2022-10-08 13:47:34賈萬優劉紅莉蔣薇薇李紅敏張碩費繼敏
昆明醫科大學學報 2022年9期
關鍵詞:因素功能手術

賈萬優,劉紅莉,蔣薇薇,李紅敏,張碩,費繼敏

(昆明醫科大學第三附屬醫院/云南省腫瘤醫院頭頸外二科,云南 昆明 650118)

甲狀腺術后甲狀旁腺功能減退(post surgical hypoparathyroidism,HypoPT)是甲狀腺手術常見并發癥之一[1]。因下位甲狀旁腺(parathyroid gland,PG)位置不固定,使PG 難以原位保留,導致HypoPT 的發生率增加。朱精強等[2]提出術前諸多情況可能影響術中對甲狀旁腺的辨認及保護,如:術前中-重度甲狀腺功能亢進、嚴重甲狀腺功能減退、維生素D 缺乏等均可增加PG 損傷風險。若糾正影響因素可提高手術安全性。
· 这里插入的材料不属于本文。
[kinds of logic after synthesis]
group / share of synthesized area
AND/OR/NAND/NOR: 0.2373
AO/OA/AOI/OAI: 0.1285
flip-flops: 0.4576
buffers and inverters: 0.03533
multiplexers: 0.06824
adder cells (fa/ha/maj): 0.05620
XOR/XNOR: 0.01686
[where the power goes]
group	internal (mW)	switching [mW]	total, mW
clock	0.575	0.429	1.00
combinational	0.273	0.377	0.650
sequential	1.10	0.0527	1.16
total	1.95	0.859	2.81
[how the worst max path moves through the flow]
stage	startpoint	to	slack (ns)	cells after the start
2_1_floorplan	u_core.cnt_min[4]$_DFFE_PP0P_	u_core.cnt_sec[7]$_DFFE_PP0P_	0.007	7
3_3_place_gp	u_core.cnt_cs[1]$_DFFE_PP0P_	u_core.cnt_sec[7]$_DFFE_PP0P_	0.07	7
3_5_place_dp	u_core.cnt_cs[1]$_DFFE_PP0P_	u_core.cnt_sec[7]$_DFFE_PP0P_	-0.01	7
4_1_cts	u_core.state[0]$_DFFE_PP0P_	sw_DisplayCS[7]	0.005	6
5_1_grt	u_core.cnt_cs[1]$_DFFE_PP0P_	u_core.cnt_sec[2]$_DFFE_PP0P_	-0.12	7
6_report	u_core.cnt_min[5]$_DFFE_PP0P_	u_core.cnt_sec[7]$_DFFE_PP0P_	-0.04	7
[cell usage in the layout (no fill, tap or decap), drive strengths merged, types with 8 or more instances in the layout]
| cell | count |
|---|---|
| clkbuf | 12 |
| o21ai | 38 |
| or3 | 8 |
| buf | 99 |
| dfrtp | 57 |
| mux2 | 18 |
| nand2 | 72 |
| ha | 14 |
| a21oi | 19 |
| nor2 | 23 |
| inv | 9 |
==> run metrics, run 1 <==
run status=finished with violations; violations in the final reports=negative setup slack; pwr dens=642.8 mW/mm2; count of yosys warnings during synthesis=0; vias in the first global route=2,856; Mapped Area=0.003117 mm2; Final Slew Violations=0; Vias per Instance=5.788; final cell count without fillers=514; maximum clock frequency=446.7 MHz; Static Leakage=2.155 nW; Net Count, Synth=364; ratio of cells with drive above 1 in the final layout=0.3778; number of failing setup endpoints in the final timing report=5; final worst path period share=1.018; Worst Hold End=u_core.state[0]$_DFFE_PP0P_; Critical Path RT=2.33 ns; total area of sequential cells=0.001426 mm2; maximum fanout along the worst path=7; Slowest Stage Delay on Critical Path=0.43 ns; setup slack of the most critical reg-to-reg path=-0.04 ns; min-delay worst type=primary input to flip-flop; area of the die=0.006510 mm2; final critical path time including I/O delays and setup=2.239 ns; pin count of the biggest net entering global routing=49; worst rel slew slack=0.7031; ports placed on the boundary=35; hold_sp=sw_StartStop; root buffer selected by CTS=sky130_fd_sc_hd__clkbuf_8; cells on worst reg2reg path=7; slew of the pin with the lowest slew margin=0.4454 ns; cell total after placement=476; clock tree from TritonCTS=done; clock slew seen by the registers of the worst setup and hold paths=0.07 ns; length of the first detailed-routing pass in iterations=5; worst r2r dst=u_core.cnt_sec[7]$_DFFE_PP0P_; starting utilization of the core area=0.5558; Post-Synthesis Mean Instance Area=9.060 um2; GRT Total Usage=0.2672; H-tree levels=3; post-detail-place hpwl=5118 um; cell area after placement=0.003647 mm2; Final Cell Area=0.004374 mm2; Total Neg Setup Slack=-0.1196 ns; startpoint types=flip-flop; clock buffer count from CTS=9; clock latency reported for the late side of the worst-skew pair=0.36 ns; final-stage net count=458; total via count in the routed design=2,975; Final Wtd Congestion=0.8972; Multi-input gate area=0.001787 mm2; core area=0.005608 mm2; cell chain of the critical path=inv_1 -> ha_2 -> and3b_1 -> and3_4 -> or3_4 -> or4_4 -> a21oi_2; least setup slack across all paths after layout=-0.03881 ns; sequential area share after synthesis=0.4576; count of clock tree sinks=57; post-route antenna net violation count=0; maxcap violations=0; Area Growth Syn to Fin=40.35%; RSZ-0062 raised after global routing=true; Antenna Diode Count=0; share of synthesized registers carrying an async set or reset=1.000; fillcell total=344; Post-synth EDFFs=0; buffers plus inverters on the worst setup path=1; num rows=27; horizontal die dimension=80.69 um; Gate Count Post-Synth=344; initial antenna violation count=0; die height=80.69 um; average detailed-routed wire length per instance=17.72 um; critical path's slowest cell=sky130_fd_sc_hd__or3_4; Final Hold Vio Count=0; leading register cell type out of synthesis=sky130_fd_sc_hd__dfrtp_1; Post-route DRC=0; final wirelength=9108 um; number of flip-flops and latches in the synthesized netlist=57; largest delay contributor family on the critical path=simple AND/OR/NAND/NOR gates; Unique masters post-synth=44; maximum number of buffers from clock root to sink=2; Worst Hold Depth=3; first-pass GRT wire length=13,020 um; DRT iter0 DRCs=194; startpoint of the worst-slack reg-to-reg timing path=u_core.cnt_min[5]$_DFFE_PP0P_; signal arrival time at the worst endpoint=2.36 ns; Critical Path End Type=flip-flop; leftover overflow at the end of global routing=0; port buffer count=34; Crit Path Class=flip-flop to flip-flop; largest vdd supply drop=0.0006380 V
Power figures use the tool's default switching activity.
大量文獻研究HypoPT 的發生率與這4 種危險因素:VI區淋巴結清掃(central lymph node dissection,CLND)、淋巴結轉移、PG 自體移植、周圍侵犯中的至少1個有關[3-11],但代謝綜合征(metabolicsyndrome,MS)和同時存在風險因素的數量與HypoPT 的發生率之間的關系研究很少。

1 資料與方法

1.1 納入和排除標準及診斷標準

收集整理2021 年7 月至2022 年3 月云南省腫瘤醫院行甲狀腺全切(單側全切或雙側全切)術后患者的病例資料。

2004 年MS 診斷標準[12]:(1)超重和(或肥胖),BMI≥25.0 kg/m2;(2 )甘油三 脂≥1.7 mmol/L 或HDL-C:男性 < 0.9 mmol/L、女性 <1.0 mmol/L;(3)血壓(收縮壓/舒張壓)≥140/90 mmHg 或既往診斷高血壓并治療者;(4)空腹血糖≥6.1 mmol/L 或糖負荷后2 h FBG≥7.8 mmol/L或有糖尿病史。
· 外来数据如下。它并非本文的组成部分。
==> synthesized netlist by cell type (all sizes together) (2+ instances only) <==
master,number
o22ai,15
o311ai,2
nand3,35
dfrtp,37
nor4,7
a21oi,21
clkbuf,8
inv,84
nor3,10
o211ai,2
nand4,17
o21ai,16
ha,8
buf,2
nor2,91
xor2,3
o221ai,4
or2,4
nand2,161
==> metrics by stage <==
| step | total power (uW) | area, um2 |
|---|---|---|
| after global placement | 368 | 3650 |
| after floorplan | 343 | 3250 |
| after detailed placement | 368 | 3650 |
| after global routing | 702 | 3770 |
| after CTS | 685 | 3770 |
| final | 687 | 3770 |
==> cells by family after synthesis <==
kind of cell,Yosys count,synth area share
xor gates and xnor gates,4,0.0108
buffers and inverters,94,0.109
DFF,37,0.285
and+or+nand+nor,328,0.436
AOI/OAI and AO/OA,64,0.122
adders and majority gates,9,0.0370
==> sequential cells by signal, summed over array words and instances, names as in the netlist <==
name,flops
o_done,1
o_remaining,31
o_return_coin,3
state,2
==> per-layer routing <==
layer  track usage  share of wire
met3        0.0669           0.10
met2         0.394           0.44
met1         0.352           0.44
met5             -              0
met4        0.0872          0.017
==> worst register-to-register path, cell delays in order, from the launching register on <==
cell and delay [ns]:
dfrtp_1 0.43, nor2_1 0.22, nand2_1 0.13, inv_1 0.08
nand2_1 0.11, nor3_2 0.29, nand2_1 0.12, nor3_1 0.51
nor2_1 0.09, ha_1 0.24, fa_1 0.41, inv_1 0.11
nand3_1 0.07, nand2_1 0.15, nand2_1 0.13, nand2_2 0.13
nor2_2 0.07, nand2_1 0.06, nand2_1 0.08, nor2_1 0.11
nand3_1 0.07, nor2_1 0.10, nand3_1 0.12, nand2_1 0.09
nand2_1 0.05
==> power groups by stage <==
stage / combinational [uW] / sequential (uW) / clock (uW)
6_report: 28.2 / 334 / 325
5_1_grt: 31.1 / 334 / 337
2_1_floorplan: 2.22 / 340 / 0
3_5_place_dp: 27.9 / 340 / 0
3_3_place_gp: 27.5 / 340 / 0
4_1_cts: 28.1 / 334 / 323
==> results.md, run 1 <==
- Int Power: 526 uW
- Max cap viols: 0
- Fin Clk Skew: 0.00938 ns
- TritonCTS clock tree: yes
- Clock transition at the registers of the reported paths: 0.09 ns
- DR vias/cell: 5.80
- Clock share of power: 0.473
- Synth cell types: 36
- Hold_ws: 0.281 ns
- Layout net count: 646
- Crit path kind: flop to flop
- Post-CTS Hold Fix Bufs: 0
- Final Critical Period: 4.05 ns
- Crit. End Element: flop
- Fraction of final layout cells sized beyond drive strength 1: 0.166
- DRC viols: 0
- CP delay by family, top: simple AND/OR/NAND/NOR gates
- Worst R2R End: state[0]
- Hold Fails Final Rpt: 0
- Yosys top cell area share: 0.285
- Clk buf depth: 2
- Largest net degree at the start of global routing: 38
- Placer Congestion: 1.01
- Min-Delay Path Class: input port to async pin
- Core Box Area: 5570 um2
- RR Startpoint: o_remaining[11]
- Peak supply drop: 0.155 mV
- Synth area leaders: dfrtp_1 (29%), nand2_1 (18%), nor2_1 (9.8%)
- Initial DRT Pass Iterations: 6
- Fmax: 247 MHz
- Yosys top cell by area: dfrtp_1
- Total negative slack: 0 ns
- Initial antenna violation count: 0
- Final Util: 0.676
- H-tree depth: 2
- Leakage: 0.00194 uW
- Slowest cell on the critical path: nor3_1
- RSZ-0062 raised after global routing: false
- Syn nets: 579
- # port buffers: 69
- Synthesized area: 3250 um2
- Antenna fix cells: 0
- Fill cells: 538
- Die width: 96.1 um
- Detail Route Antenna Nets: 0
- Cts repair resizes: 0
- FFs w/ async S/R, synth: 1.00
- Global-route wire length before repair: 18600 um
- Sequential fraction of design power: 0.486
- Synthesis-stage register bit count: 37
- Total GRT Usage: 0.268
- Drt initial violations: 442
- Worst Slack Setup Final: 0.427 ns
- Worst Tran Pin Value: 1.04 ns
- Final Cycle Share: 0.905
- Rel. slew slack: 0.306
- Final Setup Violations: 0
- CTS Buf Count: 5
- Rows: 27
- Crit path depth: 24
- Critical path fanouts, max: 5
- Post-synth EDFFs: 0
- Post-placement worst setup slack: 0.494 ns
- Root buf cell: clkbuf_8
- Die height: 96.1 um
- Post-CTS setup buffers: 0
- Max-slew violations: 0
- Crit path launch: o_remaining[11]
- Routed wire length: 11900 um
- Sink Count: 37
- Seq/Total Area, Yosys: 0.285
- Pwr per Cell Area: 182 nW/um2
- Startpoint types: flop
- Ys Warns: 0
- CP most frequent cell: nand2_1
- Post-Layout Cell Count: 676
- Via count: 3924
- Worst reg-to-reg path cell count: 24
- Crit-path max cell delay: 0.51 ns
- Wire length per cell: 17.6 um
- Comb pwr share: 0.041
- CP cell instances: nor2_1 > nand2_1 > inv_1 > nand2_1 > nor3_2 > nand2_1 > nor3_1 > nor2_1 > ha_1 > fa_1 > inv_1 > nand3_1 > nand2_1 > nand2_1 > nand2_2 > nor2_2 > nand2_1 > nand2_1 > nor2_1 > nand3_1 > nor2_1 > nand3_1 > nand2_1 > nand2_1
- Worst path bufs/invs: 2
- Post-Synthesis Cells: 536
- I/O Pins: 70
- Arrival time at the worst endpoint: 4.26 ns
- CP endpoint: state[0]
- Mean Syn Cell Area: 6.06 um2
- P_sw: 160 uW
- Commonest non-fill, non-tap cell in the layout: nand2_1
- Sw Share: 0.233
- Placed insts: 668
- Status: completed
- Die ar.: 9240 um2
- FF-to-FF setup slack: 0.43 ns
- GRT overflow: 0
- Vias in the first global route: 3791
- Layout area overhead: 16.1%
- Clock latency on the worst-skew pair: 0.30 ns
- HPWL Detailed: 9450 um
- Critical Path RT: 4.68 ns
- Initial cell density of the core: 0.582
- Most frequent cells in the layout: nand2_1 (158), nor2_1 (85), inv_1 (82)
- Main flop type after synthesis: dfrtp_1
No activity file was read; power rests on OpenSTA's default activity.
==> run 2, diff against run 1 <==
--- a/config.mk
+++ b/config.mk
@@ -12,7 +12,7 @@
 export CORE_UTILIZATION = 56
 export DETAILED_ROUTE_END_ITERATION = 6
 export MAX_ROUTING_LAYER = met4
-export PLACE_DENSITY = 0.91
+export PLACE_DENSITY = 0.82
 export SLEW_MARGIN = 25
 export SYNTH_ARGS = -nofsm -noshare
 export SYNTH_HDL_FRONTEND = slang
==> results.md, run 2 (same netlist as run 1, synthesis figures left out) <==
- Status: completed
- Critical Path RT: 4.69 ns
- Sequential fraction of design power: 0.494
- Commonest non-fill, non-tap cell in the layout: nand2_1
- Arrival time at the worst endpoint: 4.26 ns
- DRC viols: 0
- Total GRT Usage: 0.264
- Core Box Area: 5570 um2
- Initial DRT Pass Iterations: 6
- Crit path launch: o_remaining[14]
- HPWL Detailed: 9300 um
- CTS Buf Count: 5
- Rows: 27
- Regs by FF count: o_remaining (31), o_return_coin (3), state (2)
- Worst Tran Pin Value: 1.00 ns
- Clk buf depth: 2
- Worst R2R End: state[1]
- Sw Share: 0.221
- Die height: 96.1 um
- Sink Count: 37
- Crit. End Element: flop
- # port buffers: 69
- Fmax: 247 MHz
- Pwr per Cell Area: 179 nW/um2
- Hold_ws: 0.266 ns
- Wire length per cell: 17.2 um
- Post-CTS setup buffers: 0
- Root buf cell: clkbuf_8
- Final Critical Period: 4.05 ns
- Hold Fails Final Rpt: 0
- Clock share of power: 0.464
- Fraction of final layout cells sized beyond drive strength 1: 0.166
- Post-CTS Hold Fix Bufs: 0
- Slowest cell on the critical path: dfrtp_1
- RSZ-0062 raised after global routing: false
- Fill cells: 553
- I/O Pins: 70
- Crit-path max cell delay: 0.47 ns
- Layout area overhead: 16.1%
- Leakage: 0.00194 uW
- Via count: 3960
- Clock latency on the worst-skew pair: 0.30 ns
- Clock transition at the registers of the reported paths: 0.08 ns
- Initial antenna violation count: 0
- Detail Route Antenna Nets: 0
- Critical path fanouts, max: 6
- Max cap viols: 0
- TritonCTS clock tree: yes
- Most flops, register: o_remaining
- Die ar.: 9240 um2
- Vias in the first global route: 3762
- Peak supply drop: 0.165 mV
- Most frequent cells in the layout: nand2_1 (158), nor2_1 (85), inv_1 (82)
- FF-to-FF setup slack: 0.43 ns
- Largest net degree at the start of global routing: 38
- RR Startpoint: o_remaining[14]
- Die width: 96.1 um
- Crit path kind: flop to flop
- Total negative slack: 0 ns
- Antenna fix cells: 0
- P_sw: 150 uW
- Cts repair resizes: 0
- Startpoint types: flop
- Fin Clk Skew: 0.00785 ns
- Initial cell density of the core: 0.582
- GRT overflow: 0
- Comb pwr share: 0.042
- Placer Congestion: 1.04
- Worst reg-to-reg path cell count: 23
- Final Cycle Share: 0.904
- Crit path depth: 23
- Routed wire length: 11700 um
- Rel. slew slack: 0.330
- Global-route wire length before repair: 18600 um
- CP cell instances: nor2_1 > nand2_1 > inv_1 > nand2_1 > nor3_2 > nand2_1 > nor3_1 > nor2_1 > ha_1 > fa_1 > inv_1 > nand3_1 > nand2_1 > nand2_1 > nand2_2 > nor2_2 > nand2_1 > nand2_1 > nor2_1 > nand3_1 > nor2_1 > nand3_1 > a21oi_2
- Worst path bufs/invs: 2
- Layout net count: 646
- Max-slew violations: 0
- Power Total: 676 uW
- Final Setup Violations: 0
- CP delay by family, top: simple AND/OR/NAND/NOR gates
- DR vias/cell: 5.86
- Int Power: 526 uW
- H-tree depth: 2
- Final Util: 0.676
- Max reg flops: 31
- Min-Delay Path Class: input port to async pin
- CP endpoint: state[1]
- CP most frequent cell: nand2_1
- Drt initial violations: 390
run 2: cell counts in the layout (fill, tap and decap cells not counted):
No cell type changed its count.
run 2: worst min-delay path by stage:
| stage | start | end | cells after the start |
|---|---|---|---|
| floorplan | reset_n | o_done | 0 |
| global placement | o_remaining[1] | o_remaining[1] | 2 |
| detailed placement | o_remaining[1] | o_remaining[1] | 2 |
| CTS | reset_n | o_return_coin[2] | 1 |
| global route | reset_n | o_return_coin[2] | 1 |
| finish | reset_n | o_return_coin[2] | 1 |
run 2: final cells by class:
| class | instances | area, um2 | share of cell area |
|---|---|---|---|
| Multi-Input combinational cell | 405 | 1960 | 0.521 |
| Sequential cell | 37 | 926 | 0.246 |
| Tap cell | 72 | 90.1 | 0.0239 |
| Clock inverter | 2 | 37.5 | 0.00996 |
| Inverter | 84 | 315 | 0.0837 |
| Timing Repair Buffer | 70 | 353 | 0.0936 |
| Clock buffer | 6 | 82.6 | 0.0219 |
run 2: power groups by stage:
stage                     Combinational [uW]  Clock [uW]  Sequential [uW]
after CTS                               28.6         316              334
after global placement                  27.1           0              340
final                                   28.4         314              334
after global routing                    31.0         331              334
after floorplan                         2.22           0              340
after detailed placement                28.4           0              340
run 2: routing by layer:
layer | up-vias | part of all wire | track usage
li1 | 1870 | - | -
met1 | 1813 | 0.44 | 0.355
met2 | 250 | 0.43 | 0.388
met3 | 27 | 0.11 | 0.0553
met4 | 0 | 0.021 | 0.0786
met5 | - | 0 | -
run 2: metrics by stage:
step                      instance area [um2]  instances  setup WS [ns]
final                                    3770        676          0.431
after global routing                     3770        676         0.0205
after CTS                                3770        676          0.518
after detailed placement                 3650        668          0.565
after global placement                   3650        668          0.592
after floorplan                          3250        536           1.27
據2018 年ATA 指南甲狀旁腺功能減退的診斷標準[5,13]:(1)生化型:iPTH 水平低于正常參考值下限伴低鈣血癥;(2)低鈣血癥:血清總鈣水平低于實驗室參考范圍下限;(3)臨床型:在生化甲旁減的基礎上,伴有低鈣血癥的癥狀和(或)體征。

納入標準[14]:(1)病例資料記錄準確完整;(2)初次行甲狀腺手術;(3)無其他惡性腫瘤病史;(4)術前有完整的MS 診斷指標;(5)術后第1 天血清甲狀旁腺素(parathyroid hormone,PTH);(6)手術由同一組醫生操作完成。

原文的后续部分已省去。